YOUR TASK
Report each line of the material below where the word "NTAPS" can be found.

━━━━━ RECORDED INFORMATION ━━━━━

--- config.mk ---
export PLATFORM = sky130hd
export DESIGN_NAME = rst_pwr_ctrl
export DESIGN_NICKNAME = d
export VERILOG_FILES = /design/src/rtl/rpc_pkg.sv /design/src/rtl/rpc_decode.sv /design/src/rtl/rpc_regfile.sv /design/src/rtl/rpc_action.sv /design/src/rtl/rst_pwr_ctrl.sv
export SDC_FILE = /design/constraint.sdc
export NUM_CORES = 1
export LEC_CHECK = 0
export CAP_MARGIN = 10
export CELL_PAD_IN_SITES_DETAIL_PLACEMENT = 0
export CELL_PAD_IN_SITES_GLOBAL_PLACEMENT = 1
export CORE_ASPECT_RATIO = 1.2
export CORE_MARGIN = 2
export CORE_UTILIZATION = 35
export CTS_CLUSTER_SIZE = 20
export DETAILED_ROUTE_END_ITERATION = 8
export PLACE_DENSITY = 0.75
export SYNTH_ARGS = -nofsm -noshare
export SYNTH_HDL_FRONTEND = slang
export SYNTH_SLANG_ARGS = --single-unit
--- constraint.sdc ---
create_clock -name clk -period 3.6 [get_ports clk]
set_input_delay 0.9 -clock clk [delete_from_list [all_inputs] [get_ports clk]]
set_output_delay 0.9 -clock clk [all_outputs]
set_load 0.005 [all_outputs]
File: src/rtl/sysconv_vtrack.sv
module sysconv_vtrack #(
   parameter int NTAPS = 3
) (
   input  logic clk,
   input  logic rst_n,
   input  logic in_valid,
   output logic y_valid
);
   localparam int CW    = $clog2(NTAPS + 1);
   localparam int DEPTH = NTAPS + 1;
   localparam int AGEW  = $clog2(NTAPS + 2) + 1;

   logic [CW-1:0]    run_q;
   logic             ok_now;
   logic [DEPTH-1:0] vpipe;

   // run_q counts consecutive valid edges just before this one, saturating.
   assign ok_now = in_valid && (run_q >= CW'(NTAPS - 1));

   always_ff @(posedge clk) begin
      if (!rst_n) begin
         run_q <= '0;
         vpipe <= '0;
      end else begin
         if (!in_valid)                       run_q <= '0;
         else if (run_q != CW'(NTAPS - 1))    run_q <= run_q + 1'b1;
         vpipe <= {vpipe[DEPTH-2:0], ok_now};
      end
   end

   assign y_valid = vpipe[DEPTH-1];

   // Checker window: age since the last drop of in_valid.
   logic            prev_v;
   logic [AGEW-1:0] gap_age;
   always_ff @(posedge clk) begin
      if (!rst_n) begin
         prev_v  <= 1'b0;
         gap_age <= '0;
      end else begin
         prev_v <= in_valid;
         if (prev_v && !in_valid)               gap_age <= AGEW'(1);
         else if (gap_age == AGEW'(NTAPS + 1))  gap_age <= '0;
         else if (gap_age != '0)                gap_age <= gap_age + 1'b1;
      end
   end

   // the result whose newest slot was the invalid cycle must not be flagged valid
   a_r4_gap_invalid: assert property (@(posedge clk) disable iff (!rst_n)
      (gap_age == AGEW'(NTAPS + 1)) |-> !y_valid);

endmodule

━━━━━

ANSWER SPACE
   parameter int NTAPS = 3
   localparam int CW    = $clog2(NTAPS + 1);
   localparam int DEPTH = NTAPS + 1;
   localparam int AGEW  = $clog2(NTAPS + 2) + 1;
   assign ok_now = in_valid && (run_q >= CW'(NTAPS - 1));
         else if (run_q != CW'(NTAPS - 1))    run_q <= run_q + 1'b1;
         else if (gap_age == AGEW'(NTAPS + 1))  gap_age <= '0;
      (gap_age == AGEW'(NTAPS + 1)) |-> !y_valid);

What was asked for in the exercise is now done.